米国からは、日本への輸出が多いブロッコリー、レタス、セルリー(セロリ)(以下「セルリー」という)について、それらの主産地であるカリフォルニア州の生産動向などを紹介する。また、トピックスとしてカリフォルニア州におけるブロッコリー生産の概要と2017年の状況を報告する。
カリフォルニア州では9月上旬の40度を超える熱波により収穫量が減少していたが、10月下旬の現地報道によると、品質には懸念が残るものの、供給量は回復傾向で推移している。11月には、大手生産出荷業者が感謝祭に向けて出荷体制を強化しているとの報道もみられた。
以下、本稿中の為替レートは、1米ドル=113円(2017年11月末日TTS相場:113.05円)を使用した。
2017年9月の生鮮ブロッコリーの生産者価格は、同月上旬の熱波を受けて供給量が減少する中、需要は堅調であったことから前年同月比約2.23倍の1キログラム当たり1.81米ドル(205円)となった(表1)。10月は供給量が安定していたため価格は下落し、同1.5米ドル(170円)前後で推移した。

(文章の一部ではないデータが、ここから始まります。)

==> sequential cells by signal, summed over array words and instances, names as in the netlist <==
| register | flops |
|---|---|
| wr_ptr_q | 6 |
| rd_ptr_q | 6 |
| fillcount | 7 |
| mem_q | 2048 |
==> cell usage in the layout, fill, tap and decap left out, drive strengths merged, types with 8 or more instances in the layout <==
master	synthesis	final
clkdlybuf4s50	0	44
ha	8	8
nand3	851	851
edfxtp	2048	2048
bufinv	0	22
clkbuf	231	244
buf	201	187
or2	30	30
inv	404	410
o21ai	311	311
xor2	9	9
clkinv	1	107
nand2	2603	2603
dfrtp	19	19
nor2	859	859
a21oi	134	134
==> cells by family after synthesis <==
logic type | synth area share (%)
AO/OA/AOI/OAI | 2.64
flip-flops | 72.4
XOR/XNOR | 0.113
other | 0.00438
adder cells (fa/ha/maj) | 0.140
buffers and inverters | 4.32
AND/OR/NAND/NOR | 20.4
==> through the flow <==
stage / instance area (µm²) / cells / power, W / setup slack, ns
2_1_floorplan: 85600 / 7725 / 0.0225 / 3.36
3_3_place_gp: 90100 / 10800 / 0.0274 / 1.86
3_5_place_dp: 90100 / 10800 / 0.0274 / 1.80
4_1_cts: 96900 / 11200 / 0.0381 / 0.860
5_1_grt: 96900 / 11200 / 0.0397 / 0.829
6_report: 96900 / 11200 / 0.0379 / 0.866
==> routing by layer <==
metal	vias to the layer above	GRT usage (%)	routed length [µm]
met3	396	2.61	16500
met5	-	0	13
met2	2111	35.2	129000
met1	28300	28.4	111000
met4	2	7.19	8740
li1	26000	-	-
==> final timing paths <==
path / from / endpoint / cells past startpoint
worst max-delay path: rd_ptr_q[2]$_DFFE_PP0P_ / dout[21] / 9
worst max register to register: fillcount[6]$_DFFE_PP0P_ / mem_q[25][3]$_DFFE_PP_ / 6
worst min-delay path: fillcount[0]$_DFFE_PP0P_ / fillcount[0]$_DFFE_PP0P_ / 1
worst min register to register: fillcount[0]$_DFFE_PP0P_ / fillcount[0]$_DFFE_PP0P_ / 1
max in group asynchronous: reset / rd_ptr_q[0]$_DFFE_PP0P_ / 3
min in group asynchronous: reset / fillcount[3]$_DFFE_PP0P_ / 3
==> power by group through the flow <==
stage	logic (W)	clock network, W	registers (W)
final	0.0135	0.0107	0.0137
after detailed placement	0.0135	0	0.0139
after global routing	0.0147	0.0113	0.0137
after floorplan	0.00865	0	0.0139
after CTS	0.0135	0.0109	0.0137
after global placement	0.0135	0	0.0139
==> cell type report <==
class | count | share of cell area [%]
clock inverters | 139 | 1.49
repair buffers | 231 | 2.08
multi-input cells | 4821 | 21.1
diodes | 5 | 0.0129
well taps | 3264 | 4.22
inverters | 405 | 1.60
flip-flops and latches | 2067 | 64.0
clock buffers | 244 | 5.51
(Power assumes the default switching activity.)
## src/rtl/ee354_project_defs.sv

```systemverilog
// Shared 7-segment definitions for the project: cathode table, capture FSM encodings.
// The display driver and the capture monitor both use hex_to_ssd, so the two cannot drift apart.
package ee354_project_defs;

    localparam int NUM_ANODES = 4;

    // Active-low {Ca,Cb,Cc,Cd,Ce,Cf,Cg}
    localparam logic [6:0] SEG_0 = 7'b0000001;
    localparam logic [6:0] SEG_1 = 7'b1001111;
    localparam logic [6:0] SEG_2 = 7'b0010010;
    localparam logic [6:0] SEG_3 = 7'b0000110;
    localparam logic [6:0] SEG_4 = 7'b1001100;
    localparam logic [6:0] SEG_5 = 7'b0100100;
    localparam logic [6:0] SEG_6 = 7'b0100000;
    localparam logic [6:0] SEG_7 = 7'b0001111;
    localparam logic [6:0] SEG_8 = 7'b0000000;
    localparam logic [6:0] SEG_9 = 7'b0000100;
    localparam logic [6:0] SEG_A = 7'b0001000;
    localparam logic [6:0] SEG_B = 7'b1100000;
    localparam logic [6:0] SEG_C = 7'b0110001;
    localparam logic [6:0] SEG_D = 7'b1000010;
    localparam logic [6:0] SEG_E = 7'b0110000;
    localparam logic [6:0] SEG_F = 7'b0111000;

    localparam logic [1:0] ST_SCAN = 2'd0;
    localparam logic [1:0] ST_CONV = 2'd1;
    localparam logic [1:0] ST_DONE = 2'd2;

    function automatic logic [6:0] hex_to_ssd(input logic [3:0] hex);
        logic [6:0] seg;
        case (hex)
            4'h0: seg = SEG_0;
            4'h1: seg = SEG_1;
            4'h2: seg = SEG_2;
            4'h3: seg = SEG_3;
            4'h4: seg = SEG_4;
            4'h5: seg = SEG_5;
            4'h6: seg = SEG_6;
            4'h7: seg = SEG_7;
            4'h8: seg = SEG_8;
            4'h9: seg = SEG_9;
            4'hA: seg = SEG_A;
            4'hB: seg = SEG_B;
            4'hC: seg = SEG_C;
            4'hD: seg = SEG_D;
            4'hE: seg = SEG_E;
            default: seg = SEG_F;
        endcase
        return seg;
    endfunction

endpackage

```

## src/rtl/ee354_project_seg_decode.sv

```systemverilog
// Combinational inverse of hex_to_ssd: 7-bit active-low segment pattern -> {hit, hex}.
module ee354_project_seg_decode
    import ee354_project_defs::*;
(
    input  logic [6:0] seg_i,
    output logic       hit_o,
    output logic [3:0] hex_o
);

    // NOTE: every output gets a default before the loop so no latch is inferred.
    always_comb begin
        hit_o = 1'b0;
        hex_o = 4'd0;
        for (int i = 0; i < 16; i++) begin
            if (seg_i == hex_to_ssd(4'(i))) begin
                hit_o = 1'b1;
                hex_o = 4'(i);
            end
        end
    end

endmodule

```

## src/rtl/ee354_project_ssd_capture.sv

```systemverilog
// Receive-side monitor for the scanned 7-segment bus: recovers per-slot digits,
// rebuilds the displayed decimal value and flags scan, pattern and timeout faults.
module ee354_project_ssd_capture
    import ee354_project_defs::*;
#(
    parameter int STABLE_CYCLES = 16,
    parameter int TIMEOUT       = 2**22
) (
    input  logic       Clk,
    input  logic       Reset,
    input  logic [7:0] An,
    input  logic [7:0] Cath,
    input  logic       Err_Clr,
    output logic [3:0] Digit3,
    output logic [3:0] Digit2,
    output logic [3:0] Digit1,
    output logic [3:0] Digit0,
    output logic [3:0] Digit_Valid,
    output logic [9:0] Value,
    output logic       Frame_Done,
    output logic       Pattern_Err,
    output logic       Stale
);

    localparam int SW = $clog2(STABLE_CYCLES + 1);
    localparam int IW = $clog2(TIMEOUT + 1);
    localparam logic [SW-1:0] STABLE_LAST = SW'(STABLE_CYCLES - 1);
    localparam logic [SW-1:0] STABLE_MAX  = SW'(STABLE_CYCLES);
    localparam logic [IW-1:0] IDLE_LAST   = IW'(TIMEOUT - 1);
    localparam logic [IW-1:0] IDLE_MAX    = IW'(TIMEOUT);

    logic [15:0] sync1_q, sync2_q, prev_q;
    logic [SW-1:0] stable_q, stable_d;
    logic [IW-1:0] idle_q, idle_d;

    logic [NUM_ANODES-1:0][3:0] digit_q, digit_d;
    logic [NUM_ANODES-1:0]      valid_q, valid_d;
    logic [NUM_ANODES-1:0]      seen_q, seen_d;
    logic [2:0][3:0]            shadow_q, shadow_d;

    logic [9:0] acc_q, acc_d;
    logic [1:0] idx_q, idx_d;
    logic [1:0] state_q, state_d;
    logic [9:0] value_q, value_d;
    logic       frame_done_q, frame_done_d;
    logic       pattern_err_q, pattern_err_d;
    logic       stale_q, stale_d;

    logic [7:0] cap_an;
    logic [3:0] an_low;
    logic       capture_pt, upper_ok, slot_blank, slot_onehot;
    logic       bad_an, bad_seg, good_cap, err_set;
    logic [1:0] slot;
    logic       seg_hit;
    logic [3:0] seg_hex;
    logic [3:0] conv_digit;

    // The dwell is judged on the already-stable previous sample, so capture
    // sees the value that has been held for STABLE_CYCLES samples.
    assign cap_an      = prev_q[15:8];
    assign an_low      = ~cap_an[3:0];
    assign capture_pt  = (stable_q == STABLE_LAST);
    assign upper_ok    = (cap_an[7:4] == 4'hF);
    assign slot_blank  = upper_ok && (an_low == 4'd0);
    assign slot_onehot = upper_ok && $onehot(an_low);

    ee354_project_seg_decode u_seg_decode (
        .seg_i (prev_q[7:1]),
        .hit_o (seg_hit),
        .hex_o (seg_hex)
    );

    always_comb begin
        slot = 2'd0;
        for (int i = 0; i < NUM_ANODES; i++) begin
            if (an_low[i]) slot = 2'(i);
        end
    end

    assign bad_an   = capture_pt && !slot_blank && !slot_onehot;
    assign bad_seg  = capture_pt && slot_onehot && !seg_hit;
    assign good_cap = capture_pt && slot_onehot && seg_hit;

    always_comb begin
        if (sync2_q != prev_q) begin
            stable_d = '0;
        end else if (stable_q == STABLE_MAX) begin
            stable_d = stable_q;
        end else begin
            stable_d = stable_q + 1'b1;
        end
    end

    always_comb begin
        case (idx_q)
            2'd2:    conv_digit = shadow_q[2];
            2'd1:    conv_digit = shadow_q[1];
            default: conv_digit = shadow_q[0];
        endcase
    end

    always_comb begin
        digit_d      = digit_q;
        valid_d      = valid_q;
        seen_d       = seen_q;
        shadow_d     = shadow_q;
        acc_d        = acc_q;
        idx_d        = idx_q;
        state_d      = state_q;
        value_d      = value_q;
        frame_done_d = 1'b0;
        stale_d      = stale_q;
        idle_d       = idle_q;
        err_set      = bad_an || bad_seg;

        if (idle_q != IDLE_MAX) idle_d = idle_q + 1'b1;
        if (idle_q == IDLE_LAST && !good_cap) begin
            stale_d = 1'b1;
            valid_d = '0;
            seen_d  = '0;
        end

        case (state_q)
            ST_SCAN: begin
                if (seen_q == 4'hF) begin
                    seen_d   = '0;
                    shadow_d = digit_q[2:0];
                    if (digit_q[2] > 4'd9 || digit_q[1] > 4'd9 || digit_q[0] > 4'd9) begin
                        err_set = 1'b1;
                    end else begin
                        acc_d   = '0;
                        idx_d   = 2'd2;
                        state_d = ST_CONV;
                    end
                end
            end
            ST_CONV: begin
                acc_d = acc_q * 10'd10 + {6'd0, conv_digit};
                idx_d = idx_q - 1'b1;
                if (idx_q == 2'd0) state_d = ST_DONE;
            end
            ST_DONE: begin
                value_d      = acc_q;
                frame_done_d = 1'b1;
                state_d      = ST_SCAN;
            end
            default: state_d = ST_SCAN;
        endcase

        // Captures apply last so a slot landing on the snapshot cycle starts the next frame.
        if (good_cap) begin
            digit_d[slot] = seg_hex;
            valid_d[slot] = 1'b1;
            seen_d[slot]  = 1'b1;
            idle_d        = '0;
            stale_d       = 1'b0;
        end
        if (bad_seg) valid_d[slot] = 1'b0;

        pattern_err_d = err_set ? 1'b1 : (Err_Clr ? 1'b0 : pattern_err_q);
    end

    // NOTE: state uses non-blocking assignments so every register samples pre-edge values.
    // Digit registers are reset too: outputs must read 0 straight out of reset.
    always_ff @(posedge Clk or negedge Reset) begin
        if (!Reset) begin
            sync1_q       <= '0;
            sync2_q       <= '0;
            prev_q        <= '0;
            stable_q      <= '0;
            idle_q        <= '0;
            digit_q       <= '0;
            valid_q       <= '0;
            seen_q        <= '0;
            shadow_q      <= '0;
            acc_q         <= '0;
            idx_q         <= '0;
            state_q       <= ST_SCAN;
            value_q       <= '0;
            frame_done_q  <= 1'b0;
            pattern_err_q <= 1'b0;
            stale_q       <= 1'b0;
        end else begin
            sync1_q       <= {An, Cath};
            sync2_q       <= sync1_q;
            prev_q        <= sync2_q;
            stable_q      <= stable_d;
            idle_q        <= idle_d;
            digit_q       <= digit_d;
            valid_q       <= valid_d;
            seen_q        <= seen_d;
            shadow_q      <= shadow_d;
            acc_q         <= acc_d;
            idx_q         <= idx_d;
            state_q       <= state_d;
            value_q       <= value_d;
            frame_done_q  <= frame_done_d;
            pattern_err_q <= pattern_err_d;
            stale_q       <= stale_d;
        end
    end

    assign Digit3      = digit_q[3];
    assign Digit2      = digit_q[2];
    assign Digit1      = digit_q[1];
    assign Digit0      = digit_q[0];
    assign Digit_Valid = valid_q;
    assign Value       = value_q;
    assign Frame_Done  = frame_done_q;
    assign Pattern_Err = pattern_err_q;
    assign Stale       = stale_q;

endmodule

```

USDAによると、11月9日時点の販売価格は1カートン(14個入り)当たり13.50~15.56米ドル(1キログラム当たり1.30~1.50米ドル:147~170円)であった 。
2017年9月のブロッコリーの対日輸出量は、供給量の減少により前年同月比66.3%減の1221トンであった(表2)。また、輸出単価は同17.1%高の1キログラム当たり1.30米ドル(147円)であった。

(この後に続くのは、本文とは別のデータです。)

`src/rtl/mul_pkg.sv`:
```
// Shared types and defaults for the sequential shift-and-add multiplier.
package mul_pkg;

  localparam int unsigned MUL_WIDTH_DEFAULT = 32;

  typedef enum logic [1:0] {
    StIdle = 2'b00,
    StRun  = 2'b01,
    StDone = 2'b10
  } mul_state_t;

endpackage

```
`src/rtl/mul_shift_add.sv`:
```
// Shift-and-add datapath: mcand, accumulator, multiplier shift register and sign fix-up.
// Optional two's-complement operands when MUL_SIGNED_EN is defined.
module mul_shift_add
  import mul_pkg::*;
#(
  parameter int unsigned WIDTH = MUL_WIDTH_DEFAULT
) (
  input  logic               clk,
  input  logic               rst_n,
  input  logic               load,
  input  logic               step,
  input  logic [WIDTH-1:0]   a,
  input  logic [WIDTH-1:0]   b,
  output logic [2*WIDTH-1:0] result
);

  logic [WIDTH:0]     acc_q;
  logic [WIDTH-1:0]   q_q;
  logic [WIDTH-1:0]   mcand_q;
  logic [WIDTH:0]     sum;
  logic [WIDTH:0]     acc_nx;
  logic [WIDTH-1:0]   q_nx;
  logic [2*WIDTH-1:0] raw;
  logic [WIDTH-1:0]   op_a;
  logic [WIDTH-1:0]   op_b;

`ifdef MUL_SIGNED_EN
  logic neg_q;

  // Magnitudes; the most negative value maps onto 2^(WIDTH-1), which still fits unsigned.
  assign op_a = a[WIDTH-1] ? (~a + WIDTH'(1)) : a;
  assign op_b = b[WIDTH-1] ? (~b + WIDTH'(1)) : b;
`else
  assign op_a = a;
  assign op_b = b;
`endif

  always_comb begin
    sum    = q_q[0] ? (acc_q + {1'b0, mcand_q}) : acc_q;
    acc_nx = {1'b0, sum[WIDTH:1]};
    q_nx   = {sum[0], q_q[WIDTH-1:1]};
    raw    = {acc_nx[WIDTH-1:0], q_nx};
`ifdef MUL_SIGNED_EN
    result = neg_q ? (~raw + (2*WIDTH)'(1)) : raw;
`else
    result = raw;
`endif
  end

  always_ff @(posedge clk or negedge rst_n) begin
    if (!rst_n) begin
      acc_q   <= '0;
      q_q     <= '0;
      mcand_q <= '0;
`ifdef MUL_SIGNED_EN
      neg_q   <= 1'b0;
`endif
    end else if (load) begin
      acc_q   <= '0;
      q_q     <= op_b;
      mcand_q <= op_a;
`ifdef MUL_SIGNED_EN
      neg_q   <= a[WIDTH-1] ^ b[WIDTH-1];
`endif
    end else if (step) begin
      acc_q <= acc_nx;
      q_q   <= q_nx;
    end
  end

endmodule

```
`src/rtl/seq_multiplier.sv`:
```
// Sequential multiplier top: control FSM, iteration counter, result register and handshake.
// Define MUL_SIGNED_EN for two's-complement operands.
module seq_multiplier
  import mul_pkg::*;
#(
  parameter int unsigned WIDTH = MUL_WIDTH_DEFAULT
) (
  input  logic             clk,
  input  logic             rst_n,
  input  logic             start,
  input  logic [WIDTH-1:0] a,
  input  logic [WIDTH-1:0] b,
  output logic             busy,
  output logic             done,
  output logic [WIDTH-1:0] product_hi,
  output logic [WIDTH-1:0] product_lo
);

  localparam int unsigned CntW = $clog2(WIDTH) + 1;

  mul_state_t         state_q;
  logic [CntW-1:0]    cnt_q;
  logic [2*WIDTH-1:0] prod_q;
  logic [2*WIDTH-1:0] result;
  logic               load;
  logic               step;
  logic               last_iter;

  assign load      = (state_q == StIdle) && start;
  assign step      = (state_q == StRun);
  assign last_iter = (cnt_q == CntW'(WIDTH - 1));

  mul_shift_add #(
    .WIDTH (WIDTH)
  ) u_datapath (
    .clk    (clk),
    .rst_n  (rst_n),
    .load   (load),
    .step   (step),
    .a      (a),
    .b      (b),
    .result (result)
  );

  // The result register only moves on RUN->DONE, so partial sums are never visible.
  always_ff @(posedge clk or negedge rst_n) begin
    if (!rst_n) begin
      state_q <= StIdle;
      cnt_q   <= '0;
      busy    <= 1'b0;
      done    <= 1'b0;
      prod_q  <= '0;
    end else begin
      unique case (state_q)
        StIdle: begin
          done <= 1'b0;
          if (start) begin
            state_q <= StRun;
            cnt_q   <= '0;
            busy    <= 1'b1;
          end
        end
        StRun: begin
          cnt_q <= cnt_q + CntW'(1);
          if (last_iter) begin
            state_q <= StDone;
            busy    <= 1'b0;
            done    <= 1'b1;
            prod_q  <= result;
          end
        end
        StDone: begin
          state_q <= StIdle;
          done    <= 1'b0;
        end
        default: begin
          state_q <= StIdle;
          busy    <= 1'b0;
          done    <= 1'b0;
        end
      endcase
    end
  end

  assign product_hi = prod_q[2*WIDTH-1:WIDTH];
  assign product_lo = prod_q[WIDTH-1:0];

endmodule

```
`config.mk`:
```
export PLATFORM = sky130hd
export DESIGN_NAME = seq_multiplier
export DESIGN_NICKNAME = d
export VERILOG_FILES = /design/src/rtl/mul_pkg.sv /design/src/rtl/mul_shift_add.sv /design/src/rtl/seq_multiplier.sv
export SDC_FILE = /design/constraint.sdc
export NUM_CORES = 1
export LEC_CHECK = 0
export ABC_AREA = 1
export BUFFER_PORTS_ARGS = -buffer_cell sky130_fd_sc_hd__buf_2
export CAP_MARGIN = 20
export CORE_MARGIN = 5
export CORE_UTILIZATION = 50
export CTS_CLUSTER_SIZE = 16
export DETAILED_ROUTE_END_ITERATION = 8
export PLACE_DENSITY = 0.84
export SETUP_SLACK_MARGIN = 0.05
export SYNTH_ARGS = -nofsm -noshare
export SYNTH_HDL_FRONTEND = slang
export SYNTH_SLANG_ARGS = --single-unit
```
`constraint.sdc`:
```
create_clock -name clk -period 1.9 [get_ports clk]
set_input_delay 0.19 -clock clk [delete_from_list [all_inputs] [get_ports clk]]
set_output_delay 0.19 -clock clk [all_outputs]
set_load 0.05 [all_outputs]
```
==> results.ini <==
[outcome]
outcome = complete, but fails checks
violations = setup timing

[floorplan]
dieArea_sq_um = 21500
num_rows = 50
ios = 133
die_w_um = 147
die_h_um = 147
coreArea_sq_um = 18500
initial_core_util = 0.504

[finish]
num-nets-final = 1624
final_cell_mix = nand2_1, dfrtp_1, inv_1
ff_latch_area_sq_um = 4260
multi_input_area_sq_um = 5250
drive_gt1_frac = 0.327
final_common_cell = nand2_1
diodes = 0
area_growth_syn_to_layout_pct = 42.1
fin_cells = 1770
fillers = 1298

[synthesis]
seq_area_frac_synth = 0.456
postSynthAreaPerCell_sq_um = 7.45
synth.net_count = 1354
async_flop_share = 1.00
synth-edff-count = 0
synthFlopType = dfrtp_1
yosys_register_bits = 170
syn_inst = 1253
ys_types = 37
synth-warning-count = 0
synth_area_sq_um = 9330

[timing]
hold_viol_final = 0
fin_skew_ps = 15.4
finalSetupViolations = 28
hold_ws_ps = 11.0
slew_viol_final = 0
fmax_mhz = 501
fin_ws_ps = -96.3
min_period_over_period = 1.05
tightest_slew_ps = 465
grt_setup_unrepaired = yes
relSlewSlack = 0.690
min_period_ps = 2000

[global_routing]
grt.overflow.total = 0
grt_max_degree = 81
antenna_found_initial = 0
track_usage = 0.269
grt_pass1_vias = 9528
grt_pass1_wl_um = 47100

[clock_tree]
clk_pin_slew_ps = 70
htreeDepth = 4
cts_sinks = 170
cts_buffers = 17
cts_tree = yes
clkLatencyLatePin_ps = 440
clockBufferDepth = 2
cts_root_buf = clkbuf_16

[critical_path]
worst-r2r-cell-count = 12
path_delay_family = simple AND/OR/NAND/NOR gates
crit_arrival_ps = 2310
reg2reg_from = u_datapath.acc_q[0]
crit_path_frequent_cell = nand3_2
worstPathMaxFanout = 4
critical_path_required_ps = 2220
cp_slowest_stage_delay_ps = 430
critical_path_class = reg2reg
cpMaxStageDelayCell = dfrtp_1
end_kind = flip-flop
critical_path.startpoint_type = flip-flop
reg2reg_slack_ps = -100
cp_cell_sequence = ha_4 -> fa_2 -> nand3_2 -> nand3_4 -> nand2_2 -> nand2_4 -> nand2_2 -> nand2_1 -> nand2_1 -> nand3_2 -> nand3_2 -> o21ai_1
path_buf_inv = 0
timing.rr.end = u_datapath.acc_q[15]

[hold_path]
hold_path_class = in2reg
hold_depth = 3
min_from = b[1]
min_to = u_datapath.q_q[1]

[detailed_routing]
wire_per_inst_um = 17.1
route.detailed.drc = 0
ant_nets = 0
wirelength_um = 30300
routed_via_density = 5.35
drtPass1Iterations = 5
drt_iter0_drc = 738
num_vias = 9474

[placed_design]
place_ws_ps = -206
dp_hpwl_um = 18600
dp_cells = 1656
io_buffers = 132
gp_congestion = 0.988

[run]
maxCapViolations = 0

2017年9月の東京都中央卸売市場の米国産ブロッコリーの入荷量は、前年同月比36.3%減の102トンであった(表3)。また、卸売価格は、同4.0%安の1キログラム当たり364円であった。なお、同月に同市場で最も入荷量が多かったのは北海道産で、入荷量は同69.3%増の1187トン、卸売価格は米国産を大幅に上回る同445円であった。
10月下旬の現地報道によると、ロメインレタスの主産地はアリゾナ州に移り始めており、この移行が完了するまで、供給量は不安定に推移する。
結球レタスについては10月中旬、主産地がモントレー郡サリナスからフレズノ郡ヒューロンへと移ったが、同時期に熱波に襲われたことにより、品質の低下が見られた。
2017年9月の結球レタスの生産者価格は、同月上旬の熱波の影響により供給量が減少したことから、前年同月比52.2%高の1キログラム当たり0.70米ドル(79円)となった(表4)。10月中に堅調だった需要は同月下旬以降、軟調に推移したことから価格は下落し、USDAによると、11月3日時点のサリナスバレー産の結球レタスは、1カートン(24個入り)当たり8.45~10.56ドル(1キログラム当たり0.38 ~0.47米ドル:約43~53円)であった。なお、同日時点のその他のレタスに関しては、同地産のロメインレタスが1カートン(24個入り)当たり9.55 ~10.56ドル(1キログラム当たり0.42~0.46米ドル:約47~52円)、グリーンリーフレタスは、同約12.00~16.00米ドル(同0.53~0.71米ドル:約60~80円)で取引されていた。
2017年9月の結球レタスの対日輸出量は、前年同月比約2.2倍の837トンで、輸出単価は同8.0%安の1キログラム当たり1.03米ドル(116円)であった(表5)。また、結球レタス以外のレタスの対日輸出量は、同76.1%減の12トン、輸出単価は同56.3%高の同3.11米ドル(351円)となった(表6)。
2017年9月の東京都中央卸売市場の結球レタス以外の米国産レタス(ロメインレタス、フリルレタスなど)の入荷量は、前年同月比約13.8倍の5.5トンであった(表7)。また、卸売価格は、同32.1%安の1キログラム当たり351円であった。なお、同月に同市場で最も入荷量が多かった結球レタス以外のレタスは長野産で、入荷量は同4.3%減の201トン、卸売価格は米国産を大幅に下回る同242円であった。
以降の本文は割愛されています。